民泊施設を活かすサイドビジネス

デイサービスの収益向上を目指す経営者に向けて、夜間や休日の「遊休設備」を活用したサイドビジネスの可能性についてご紹介します。デイサービスの空き時間をただのコストにするのではなく、新たな収益源へと転換する選択肢の一つとして、今回は「民泊」の運営を取り上げ、具体的な始め方や注意点を解説します。

デイサービスの遊休設備を活用した
サイドビジネスの可能性

デイサービスの食堂フロアや機能訓練室などの空きスペースは、営業時間外であればカルチャー教室や会議室として貸し出すことが可能です。翌日のデイサービス業務など、本来のサービス提供に支障が出ない範囲であれば問題なく実施できます。
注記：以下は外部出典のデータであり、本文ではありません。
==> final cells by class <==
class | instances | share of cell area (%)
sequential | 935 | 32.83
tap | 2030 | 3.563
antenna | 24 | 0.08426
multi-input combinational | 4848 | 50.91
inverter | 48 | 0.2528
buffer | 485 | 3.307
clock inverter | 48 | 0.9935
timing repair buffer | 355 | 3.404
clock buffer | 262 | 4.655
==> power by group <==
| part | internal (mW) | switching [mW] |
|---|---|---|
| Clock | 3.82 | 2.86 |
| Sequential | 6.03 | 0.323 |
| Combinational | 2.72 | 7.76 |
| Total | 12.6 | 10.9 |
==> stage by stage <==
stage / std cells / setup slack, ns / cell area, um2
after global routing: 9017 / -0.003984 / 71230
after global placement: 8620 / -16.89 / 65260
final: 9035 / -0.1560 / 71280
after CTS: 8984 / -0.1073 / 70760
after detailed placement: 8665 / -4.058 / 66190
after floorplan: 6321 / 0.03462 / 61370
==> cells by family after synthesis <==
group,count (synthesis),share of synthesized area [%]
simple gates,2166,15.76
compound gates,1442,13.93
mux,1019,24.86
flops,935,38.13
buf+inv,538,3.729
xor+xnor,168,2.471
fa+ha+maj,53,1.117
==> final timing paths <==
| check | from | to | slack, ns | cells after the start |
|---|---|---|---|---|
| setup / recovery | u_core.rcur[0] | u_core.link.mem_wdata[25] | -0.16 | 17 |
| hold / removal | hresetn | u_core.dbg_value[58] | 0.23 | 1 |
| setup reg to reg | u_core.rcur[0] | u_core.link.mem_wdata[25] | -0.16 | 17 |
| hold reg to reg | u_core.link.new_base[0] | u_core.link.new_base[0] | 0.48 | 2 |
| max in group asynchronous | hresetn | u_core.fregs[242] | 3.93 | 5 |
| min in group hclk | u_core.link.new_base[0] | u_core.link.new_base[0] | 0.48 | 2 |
==> src/hdl/sst_pkg.sv <==
// Constants for the state-save tracking block: register map, fields, resets.
// Assumes a 32-bit AXI4-Lite register bus and 64 state components.
package sst_pkg;

  // ****************************************
  // Bus geometry
  // ****************************************
  localparam int SST_ADDR_W = 8;
  localparam int SST_DATA_W = 32;
  localparam int SST_NCOMP = 64;

  // ****************************************
  // Register byte offsets
  // ****************************************
  localparam logic [7:0] SST_OFS_CR0 = 8'h00;
  localparam logic [7:0] SST_OFS_MODE = 8'h04;
  localparam logic [7:0] SST_OFS_FER_LO = 8'h08;
  localparam logic [7:0] SST_OFS_FER_HI = 8'h0c;
  localparam logic [7:0] SST_OFS_MASK_LO = 8'h10;
  localparam logic [7:0] SST_OFS_MASK_HI = 8'h14;
  localparam logic [7:0] SST_OFS_ADDR_LO = 8'h18;
  localparam logic [7:0] SST_OFS_ADDR_HI = 8'h1c;
  localparam logic [7:0] SST_OFS_HSV_LO = 8'h20;
  localparam logic [7:0] SST_OFS_HSV_HI = 8'h24;
  localparam logic [7:0] SST_OFS_HCV_LO = 8'h28;
  localparam logic [7:0] SST_OFS_HCV_HI = 8'h2c;
  localparam logic [7:0] SST_OFS_CMD = 8'h30;
  localparam logic [7:0] SST_OFS_STATUS = 8'h34;
  localparam logic [7:0] SST_OFS_INUSE_LO = 8'h38;
  localparam logic [7:0] SST_OFS_INUSE_HI = 8'h3c;
  localparam logic [7:0] SST_OFS_MOD_LO = 8'h40;
  localparam logic [7:0] SST_OFS_MOD_HI = 8'h44;
  localparam logic [7:0] SST_OFS_STORED_LO = 8'h48;
  localparam logic [7:0] SST_OFS_STORED_HI = 8'h4c;
  localparam logic [7:0] SST_OFS_REC = 8'h50;

  // ****************************************
  // Field positions
  // ****************************************
  localparam int SST_TASK_SWITCHED_FLAG_BIT = 3;
  localparam int SST_MODE_CPL_LSB = 0;
  localparam int SST_MODE_GUEST_BIT = 2;
  localparam int SST_MODE_OSXE_BIT = 3;
  localparam int SST_CMD_RESTORE_BIT = 0;
  localparam int SST_CMD_SAVE_BIT = 1;
  localparam int SST_ST_UD_BIT = 0;
  localparam int SST_ST_NM_BIT = 1;
  localparam int SST_ST_GP_BIT = 2;
  localparam int SST_ST_MODOPT_BIT = 3;
  localparam int SST_ST_VCS_BIT = 4;
  localparam int SST_ST_DONE_BIT = 5;
  localparam int SST_REC_VALID_BIT = 3;
  localparam int SST_HCV_FORM_BIT = 63;
  localparam int SST_ALIGN_BITS = 6;
  localparam int SST_VEC_COMP = 1;
  localparam int SST_AVX_COMP = 2;
  localparam int SST_LAST_COMP = 62;

  // ****************************************
  // Reset values and tracking capability
  // ****************************************
  localparam logic [63:0] SST_INIT_TRACK = 64'h7fff_ffff_ffff_ffff;
  localparam logic [63:0] SST_MOD_TRACK = 64'h7fff_ffff_ffff_ffff;
  localparam logic [63:0] SST_FER_RST = 64'h0000_0000_0000_0003;
  localparam logic [1:0] SST_RESP_OKAY = 2'h0;
  localparam logic [1:0] SST_RESP_SLVERR = 2'h2;

endpackage : sst_pkg
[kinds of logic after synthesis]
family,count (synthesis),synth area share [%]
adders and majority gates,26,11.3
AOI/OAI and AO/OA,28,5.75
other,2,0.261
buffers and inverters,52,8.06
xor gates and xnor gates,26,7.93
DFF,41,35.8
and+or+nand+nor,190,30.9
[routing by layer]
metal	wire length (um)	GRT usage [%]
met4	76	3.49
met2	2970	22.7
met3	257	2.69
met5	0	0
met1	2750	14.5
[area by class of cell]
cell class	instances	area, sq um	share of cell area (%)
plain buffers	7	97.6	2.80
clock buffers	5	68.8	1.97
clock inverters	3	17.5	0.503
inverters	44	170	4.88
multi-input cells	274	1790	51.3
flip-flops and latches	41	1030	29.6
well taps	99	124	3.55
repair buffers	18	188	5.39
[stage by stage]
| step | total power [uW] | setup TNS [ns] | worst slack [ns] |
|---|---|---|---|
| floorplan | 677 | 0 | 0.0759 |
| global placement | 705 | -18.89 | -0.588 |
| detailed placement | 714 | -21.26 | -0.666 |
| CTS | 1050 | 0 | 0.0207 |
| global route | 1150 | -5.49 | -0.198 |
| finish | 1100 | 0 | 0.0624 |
### config.mk
export PLATFORM = sky130hd
export DESIGN_NAME = unit_enable_and_clock_setup
export DESIGN_NICKNAME = d
export VERILOG_FILES = /design/src/hw/unit_enable_and_clock_setup.v
export VERILOG_INCLUDE_DIRS = /design/src /design/src/hw
export SDC_FILE = /design/constraint.sdc
export NUM_CORES = 1
export LEC_CHECK = 0
export ABC_AREA = 1
export BUFFER_PORTS_ARGS = -buffer_cell sky130_fd_sc_hd__buf_4
export CAP_MARGIN = 20
export CORE_MARGIN = 1.5
export CORE_UTILIZATION = 45
export CTS_BUF_LIST = sky130_fd_sc_hd__clkbuf_16
export DETAILED_ROUTE_END_ITERATION = 6
export PLACE_DENSITY = 0.78
export RECOVER_POWER = 100
export SYNTH_ARGS = -nofsm -noshare
export SYNTH_HDL_FRONTEND = slang
export SYNTH_SLANG_ARGS = --single-unit
### constraint.sdc
create_clock -name pclk -period 5.4 [get_ports pclk]
set_clock_uncertainty 0.15 [all_clocks]
set_input_delay 1.08 -clock pclk [delete_from_list [all_inputs] [get_ports pclk]]
set_output_delay 1.08 -clock pclk [all_outputs]
set_load 0.03 [all_outputs]
File: src/rtl/ts_consts.vh
`ifndef TS_CONSTS_VH
`define TS_CONSTS_VH

// Register offsets
`define TS_ADDR_SUBSEC_LOW   8'h20
`define TS_ADDR_SUBSEC_HIGH  8'h21
`define TS_ADDR_SECONDS      8'h22
`define TS_ADDR_MINUTES      8'h23
`define TS_ADDR_HOURS        8'h24
`define TS_ADDR_WEEKDAY      8'h25
`define TS_ADDR_DAY          8'h26
`define TS_ADDR_MONTH        8'h27
`define TS_ADDR_YEAR         8'h28
`define TS_ADDR_SNAPSHOT     8'h29
`define TS_ADDR_REC_CTRL     8'h34
`define TS_ADDR_SRC_EN       8'h35
`define TS_ADDR_REC_STATUS   8'h36
`define TS_ADDR_RAM_BASE     8'h40
`define TS_ADDR_RAM_LAST     8'h7F

// Record control fields
`define TS_CTRL_IRQ_SEL      2
`define TS_CTRL_CLEAR        1
`define TS_CTRL_RAM_MODE     0

// Source enable fields
`define TS_SRC_CMP           3
`define TS_SRC_DET           2
`define TS_SRC_LOW           1
`define TS_SRC_OSC           0
`define TS_SRC_WIDTH         4

// Record status fields
`define TS_STAT_FULL         4
`define TS_STAT_EMPTY        3
`define TS_STAT_PTR_HI       2
`define TS_STAT_PTR_LO       0

// Snapshot fields
`define TS_SNAP_LOW          5
`define TS_SNAP_CMP          4
`define TS_SNAP_DET          3
`define TS_SNAP_OSC          1

// Record layout inside an 8-byte slot
`define TS_REC_SUBSEC        3'h0
`define TS_REC_SECONDS       3'h1
`define TS_REC_MINUTES       3'h2
`define TS_REC_HOURS         3'h3
`define TS_REC_DAY           3'h4
`define TS_REC_MONTH         3'h5
`define TS_REC_YEAR          3'h6
`define TS_REC_STATUS        3'h7
`define TS_REC_SUB512_BIT    0

// Reset and limit values
`define TS_PTR_RESET         3'h7
`define TS_PTR_STEP          3'h1
`define TS_COUNT_ZERO        4'h0
`define TS_COUNT_STEP        4'h1
`define TS_COUNT_FULL        4'h8
`define TS_BYTE_ZERO         8'h00

`endif

File: src/rtl/ts_time_stamp_recorder.v
// What this block does
// In RAM-mode 0 each stamp latches sub-second counter: 1/512,1/1024 at 0x20, 1/2..1/256 at 0x21.
// In RAM-mode 0 each stamp copies seconds through year into 0x22..0x28, status snapshot into 0x29.
// Snapshot bit5 battery low, bit4 supply below battery, bit3 detect, bit1 osc stop.
// Snapshot osc-stop bit is 0 when oscillating, 1 when stopped at the event.
// Stamps come from the event pin and from enabled internal monitor conditions.
// In multi-record mode successive stamps go to record RAM, at most 8 records.
// Host clears global enable before reading stamp data.
// Supply-compare enable makes battery rising above supply a stamp event.
// Supply-detect enable makes entry into backup mode a stamp event.
// Host waits 31.25 ms after initial-power enable before supply-detect enable.
// Battery-low enable gates both battery-low detection and its stamp event.
// Oscillator-stop enable makes a detected oscillator stop a stamp event.
// RAM records hold every stamped field except 1/1024 part and weekday.
// RAM-mode 0 gives plain RAM and stamp registers; 1 gives record RAM.
// Writing 1 to record-clear resets status to full 0, empty 1, pointer 111.
// Host clears global enable before issuing a record-clear.
// Interrupt select 0 pulses on every stamp; 1 only when eighth record stored.
// Full flag reads 1 once eight records are held, else 0.
// Empty flag reads 1 with no record held, 0 after one is stored.
// Three-bit pointer names newest slot at 0x40 plus 8n, default 111.
// Each record advances pointer modulo eight, writes slot, updates empty and full.
// While full, further stamps are ignored by record RAM until record-clear.
`timescale 1ns/100ps
`default_nettype none
`include "ts_consts.vh"

module ts_time_stamp_recorder #(
  parameter SUBSEC_WIDTH = 10,
  parameter RAM_DEPTH    = 64
) (
  input  wire                    sys_clk,
  input  wire                    rst,
  input  wire [7:0]              regAddr,
  input  wire [7:0]              regWrData,
  input  wire                    regWrite,
  input  wire                    regRead,
  output reg  [7:0]              regRdData,
  input  wire                    stampGlobalEnable,
  input  wire                    eventInputPin,
  input  wire                    batteryLowFlag,
  input  wire                    supplyBelowBatteryFlag,
  input  wire                    supplyDetectFlag,
  input  wire                    oscStopFlag,
  input  wire [SUBSEC_WIDTH-1:0] subsecCount,
  input  wire [7:0]              calSeconds,
  input  wire [7:0]              calMinutes,
  input  wire [7:0]              calHours,
  input  wire [7:0]              calWeekday,
  input  wire [7:0]              calDay,
  input  wire [7:0]              calMonth,
  input  wire [7:0]              calYear,
  output reg                     stampIrqPulse,
  output wire                    batteryLowDetected
);

  // Bits of the sub-second count below the 1/256 weight
  localparam SUB_SPLIT = SUBSEC_WIDTH - 8;

  // Stamp registers
  reg [7:0] stampSubsecLow;
  reg [7:0] stampSubsecHigh;
  reg [7:0] stampSeconds;
  reg [7:0] stampMinutes;
  reg [7:0] stampHours;
  reg [7:0] stampWeekday;
  reg [7:0] stampDay;
  reg [7:0] stampMonth;
  reg [7:0] stampYear;
  reg [7:0] stampStatusSnapshot;

  // Control and status
  reg                     irqOnFullSelect;
  reg                     recordRamMode;
  reg [`TS_SRC_WIDTH-1:0] sourceEnables;
  reg                     recordFull;
  reg                     recordEmpty;
  reg [2:0]               latestSlot;
  reg [3:0]               recordCount;

  // Record memory
  reg [7:0] recordRam [0:RAM_DEPTH-1];

  // Synchronised pins
  wire [4:0] rawLevels;
  wire [4:0] syncLevels;
  wire       pinLevel;
  wire       lowLevel;
  wire       cmpLevel;
  wire       detLevel;
  wire       oscLevel;
  reg  [4:0] prevLevels;

  wire       supplyCompareEnable;
  wire       supplyDetectEnable;
  wire       batteryLowEnable;
  wire       oscStopEnable;
  wire       pinEvent;
  wire       internalEvent;
  wire       stampEvent;
  wire       recordStore;
  wire       recordClear;
  reg  [7:0] snapshot;
  wire [2:0] storeSlot;
  wire [2:0] nextSlotAfterStore;
  wire [3:0] countBase;
  wire [3:0] next_recordCount;
  wire       eighthStored;
  wire [7:0] subsecLowByte;
  wire [7:0] subsecHighByte;
  reg  [7:0] ctrlByte;
  reg  [7:0] srcEnByte;
  reg  [7:0] statusByte;

  // Address decoding shared by writes and reads
  function isRamAddr;
    input [7:0] addr;
    begin
      isRamAddr = (addr >= `TS_ADDR_RAM_BASE) && (addr <= `TS_ADDR_RAM_LAST);
    end
  endfunction

  function [5:0] ramIndex;
    input [7:0] addr;
    begin
      ramIndex = addr[5:0];
    end
  endfunction

  assign rawLevels = {eventInputPin, batteryLowFlag, supplyBelowBatteryFlag, supplyDetectFlag, oscStopFlag};

  ts_pin_sync #(
    .WIDTH   (5)
  ) i_ts_pin_sync (
    .sys_clk (sys_clk),
    .rst     (rst),
    .asyncIn (rawLevels),
    .syncOut (syncLevels)
  );

  assign pinLevel = syncLevels[4];
  assign lowLevel = syncLevels[3];
  assign cmpLevel = syncLevels[2];
  assign detLevel = syncLevels[1];
  assign oscLevel = syncLevels[0];

  assign supplyCompareEnable = sourceEnables[`TS_SRC_CMP];
  assign supplyDetectEnable  = sourceEnables[`TS_SRC_DET];
  assign batteryLowEnable    = sourceEnables[`TS_SRC_LOW];
  assign oscStopEnable       = sourceEnables[`TS_SRC_OSC];

  // Battery-low detection is only alive while enabled
  assign batteryLowDetected = batteryLowEnable & lowLevel;

  always @(posedge sys_clk)
  begin
    if (rst)
      prevLevels <= 5'h00;
    else
      prevLevels <= syncLevels;
  end

  // Rising edges of the pin and of enabled monitor conditions
  assign pinEvent = pinLevel & ~prevLevels[4];
  assign internalEvent = (batteryLowEnable & lowLevel & ~prevLevels[3])
                       | (supplyCompareEnable & cmpLevel & ~prevLevels[2])
                       | (supplyDetectEnable & detLevel & ~prevLevels[1])
                       | (oscStopEnable & oscLevel & ~prevLevels[0]);
  assign stampEvent = stampGlobalEnable & (pinEvent | internalEvent);

  // Snapshot of monitor flags at the event
  always @*
  begin
    snapshot = `TS_BYTE_ZERO;
    snapshot[`TS_SNAP_LOW] = batteryLowDetected;
    snapshot[`TS_SNAP_CMP] = cmpLevel;
    snapshot[`TS_SNAP_DET] = detLevel;
    snapshot[`TS_SNAP_OSC] = oscLevel;
  end

  assign recordClear = regWrite && (regAddr == `TS_ADDR_REC_CTRL) && regWrData[`TS_CTRL_CLEAR];
  // Stamps are dropped by record RAM while full; a same-cycle clear frees it first
  assign recordStore = stampEvent && recordRamMode && (recordClear || !recordFull);
  assign storeSlot = recordClear ? `TS_PTR_RESET : latestSlot;
  assign nextSlotAfterStore = storeSlot + `TS_PTR_STEP;
  assign countBase = recordClear ? `TS_COUNT_ZERO : recordCount;
  assign next_recordCount = countBase + `TS_COUNT_STEP;
  assign eighthStored = recordStore && (next_recordCount == `TS_COUNT_FULL);
  assign subsecLowByte  = {{(8-SUB_SPLIT){1'b0}}, subsecCount[SUB_SPLIT-1:0]};
  assign subsecHighByte = subsecCount[SUBSEC_WIDTH-1:SUB_SPLIT];

  // Stamp registers in single-stamp mode
  always @(posedge sys_clk)
  begin
    if (rst)
    begin
      stampSubsecLow      <= `TS_BYTE_ZERO;
      stampSubsecHigh     <= `TS_BYTE_ZERO;
      stampSeconds        <= `TS_BYTE_ZERO;
      stampMinutes        <= `TS_BYTE_ZERO;
      stampHours          <= `TS_BYTE_ZERO;
      stampWeekday        <= `TS_BYTE_ZERO;
      stampDay            <= `TS_BYTE_ZERO;
      stampMonth          <= `TS_BYTE_ZERO;
      stampYear           <= `TS_BYTE_ZERO;
      stampStatusSnapshot <= `TS_BYTE_ZERO;
    end
    else if (stampEvent && !recordRamMode)
    begin
      stampSubsecLow      <= subsecLowByte;
      stampSubsecHigh     <= subsecHighByte;
      stampSeconds        <= calSeconds;
      stampMinutes        <= calMinutes;
      stampHours          <= calHours;
      stampWeekday        <= calWeekday;
      stampDay            <= calDay;
      stampMonth          <= calMonth;
      stampYear           <= calYear;
      stampStatusSnapshot <= snapshot;
    end
  end

  // Control registers
  always @(posedge sys_clk)
  begin
    if (rst)
    begin
      irqOnFullSelect <= 1'b0;
      recordRamMode   <= 1'b0;
      sourceEnables   <= {`TS_SRC_WIDTH{1'b0}};
    end
    else if (regWrite)
    begin
      if (regAddr == `TS_ADDR_REC_CTRL)
      begin
        irqOnFullSelect <= regWrData[`TS_CTRL_IRQ_SEL];
        recordRamMode   <= regWrData[`TS_CTRL_RAM_MODE];
      end
      if (regAddr == `TS_ADDR_SRC_EN)
        sourceEnables <= regWrData[`TS_SRC_WIDTH-1:0];
    end
  end

  // Record status; a store in the clear cycle still counts
  always @(posedge sys_clk)
  begin
    if (rst)
    begin
      recordFull  <= 1'b0;
      recordEmpty <= 1'b1;
      latestSlot  <= `TS_PTR_RESET;
      recordCount <= `TS_COUNT_ZERO;
    end
    else if (recordStore)
    begin
      latestSlot  <= nextSlotAfterStore;
      recordEmpty <= 1'b0;
      recordCount <= next_recordCount;
      recordFull  <= (next_recordCount == `TS_COUNT_FULL);
    end
    else if (recordClear)
    begin
      recordFull  <= 1'b0;
      recordEmpty <= 1'b1;
      latestSlot  <= `TS_PTR_RESET;
      recordCount <= `TS_COUNT_ZERO;
    end
  end

  // Record RAM; a record store wins over a host write in the same cycle
  always @(posedge sys_clk)
  begin
    if (recordStore)
    begin
      recordRam[{nextSlotAfterStore, `TS_REC_SUBSEC}]  <= subsecHighByte;
      recordRam[{nextSlotAfterStore, `TS_REC_SECONDS}] <= calSeconds;
      recordRam[{nextSlotAfterStore, `TS_REC_MINUTES}] <= calMinutes;
      recordRam[{nextSlotAfterStore, `TS_REC_HOURS}]   <= calHours;
      recordRam[{nextSlotAfterStore, `TS_REC_DAY}]     <= calDay;
      recordRam[{nextSlotAfterStore, `TS_REC_MONTH}]   <= calMonth;
      recordRam[{nextSlotAfterStore, `TS_REC_YEAR}]    <= calYear;
      recordRam[{nextSlotAfterStore, `TS_REC_STATUS}]  <= {snapshot[7:1], subsecCount[SUB_SPLIT-1]};
    end
    else if (regWrite && isRamAddr(regAddr))
      recordRam[ramIndex(regAddr)] <= regWrData;
  end

  // Interrupt pulse
  always @(posedge sys_clk)
  begin
    if (rst)
      stampIrqPulse <= 1'b0;
    else if (irqOnFullSelect)
      stampIrqPulse <= eighthStored;
    else
      stampIrqPulse <= stampEvent;
  end

  // Readback bytes assembled from their field positions
  always @*
  begin
    ctrlByte = `TS_BYTE_ZERO;
    ctrlByte[`TS_CTRL_IRQ_SEL] = irqOnFullSelect;
    ctrlByte[`TS_CTRL_RAM_MODE] = recordRamMode;
    srcEnByte = `TS_BYTE_ZERO;
    srcEnByte[`TS_SRC_WIDTH-1:0] = sourceEnables;
    statusByte = `TS_BYTE_ZERO;
    statusByte[`TS_STAT_FULL] = recordFull;
    statusByte[`TS_STAT_EMPTY] = recordEmpty;
    statusByte[`TS_STAT_PTR_HI:`TS_STAT_PTR_LO] = latestSlot;
  end

  // Register read port, one cycle of latency
  always @(posedge sys_clk)
  begin
    if (rst)
      regRdData <= `TS_BYTE_ZERO;
    else if (regRead)
    begin
      if (isRamAddr(regAddr))
        regRdData <= recordRam[ramIndex(regAddr)];
      else
      begin
        case (regAddr)
          `TS_ADDR_SUBSEC_LOW:  regRdData <= stampSubsecLow;
          `TS_ADDR_SUBSEC_HIGH: regRdData <= stampSubsecHigh;
          `TS_ADDR_SECONDS:     regRdData <= stampSeconds;
          `TS_ADDR_MINUTES:     regRdData <= stampMinutes;
          `TS_ADDR_HOURS:       regRdData <= stampHours;
          `TS_ADDR_WEEKDAY:     regRdData <= stampWeekday;
          `TS_ADDR_DAY:         regRdData <= stampDay;
          `TS_ADDR_MONTH:       regRdData <= stampMonth;
          `TS_ADDR_YEAR:        regRdData <= stampYear;
          `TS_ADDR_SNAPSHOT:    regRdData <= stampStatusSnapshot;
          `TS_ADDR_REC_CTRL:    regRdData <= ctrlByte;
          `TS_ADDR_SRC_EN:      regRdData <= srcEnByte;
          `TS_ADDR_REC_STATUS:  regRdData <= statusByte;
          default:              regRdData <= `TS_BYTE_ZERO;
        endcase
      end
    end
  end

endmodule
`default_nettype wire

File: src/rtl/ts_pin_sync.v
`timescale 1ns/100ps
`default_nettype none

module ts_pin_sync #(
  parameter WIDTH = 1
) (
  input  wire             sys_clk,
  input  wire             rst,
  input  wire [WIDTH-1:0] asyncIn,
  output reg  [WIDTH-1:0] syncOut
);

  reg [WIDTH-1:0] stage1;
  reg [WIDTH-1:0] stage2;
  reg [WIDTH-1:0] stage3;
  genvar i;

  always @(posedge sys_clk)
  begin
    if (rst)
    begin
      stage1 <= {WIDTH{1'b0}};
      stage2 <= {WIDTH{1'b0}};
      stage3 <= {WIDTH{1'b0}};
    end
    else
    begin
      stage1 <= asyncIn;
      stage2 <= stage1;
      stage3 <= stage2;
    end
  end

  // A change counts once the second and third stages agree
  generate
    for (i = 0; i < WIDTH; i = i + 1)
    begin : gAgree
      always @(posedge sys_clk)
      begin
        if (rst)
          syncOut[i] <= 1'b0;
        else if (stage2[i] == stage3[i])
          syncOut[i] <= stage3[i];
      end
    end
  endgenerate

endmodule
`default_nettype wire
厚生労働省のデータによれば、介護市場は需要が右肩上がりの成長産業です。しかし、さらなる収益の安定や、既存の施設ノウハウを活かしたシナジー効果を狙うのであれば、遊休設備の活用が非常に有効です。

ただし、空きスペースを単なる時間貸しではなく「宿泊場所」として活用する場合は、別途「民泊」としての許可や届出が必要になります。用途に合わせた適切な法的手続きを行うことが、ビジネスを進める第一歩となります。

民泊副業のメリットと
デメリット

サイドビジネスとして民泊を始めることには、魅力的なメリットがある一方で、無視できないデメリットも存在します。

メリットは、すでに所有・賃借しているデイサービスの物件や設備を活用するため、初期費用を大幅に抑えられる点です。一から不動産を取得する必要がなく、スピーディーに開始できます。また、専門の運用代行会社にゲスト対応や清掃を委託すれば、本業であるデイサービスの運営に影響を与えることなく、半不労所得を目指せるビジネスモデルでもあります。

一方でデメリットとしては、宿泊予約の入り具合によって収入が変動し、収益が不安定になるリスクが挙げられます。また、夜間の騒音やゴミ出しのルール違反など、近隣住民との間でトラブルが発生する可能性もゼロではありません。さらに、清掃やゲスト対応を外注する場合は、その分のオペレーションコストが継続的にかかる点も、事前に収支計画へ組み込んでおく必要があります。

デイサービス施設で民泊を始めるための
注意点と手続き

デイサービスの施設を利用して実際に民泊を運営するにあたり、クリアすべき重要な注意点と手続きがあります。

まず、無許可での民泊運営は法律違反となり罰則の対象となるため、住宅宿泊事業法などに基づく保健所等への届出が必須です。また、賃貸物件でデイサービスを運営している場合は、家主から民泊運営の許可を得る必要があります。しかし、不特定多数が宿泊することを嫌がり、家主の許可が下りないケースも多いため、事前の確認と慎重な交渉が欠かせません。

さらに、自治体によっては独自の「上乗せ条例」を設けており、週末しか営業できないなど、営業できる曜日や日数が厳しく制限されている場合があります。「許可さえ取れば毎日運営できる」とは限らないため、物件所在地のルールに対する綿密な事前調査や、プロへの相談が必須となります。

CHECK
まとめ:計画的な準備で穴場ビジネスを開拓

デイサービスの遊休設備を活用した民泊ビジネスは、法的な手続きや家主の許可、自治体の条例といった一定の参入障壁があるからこそ、適正に運営すれば新たな収益源となる「穴場ビジネス」となり得ます。

近隣トラブルや収入変動のリスクを正しく理解し、事前の収支シミュレーションを念入りに行うことが成功の鍵です。専門家への事前相談や運用代行サービスの活用を積極的に検討し、本業に支障のない範囲で計画的に取り組んでみてはいかがでしょうか。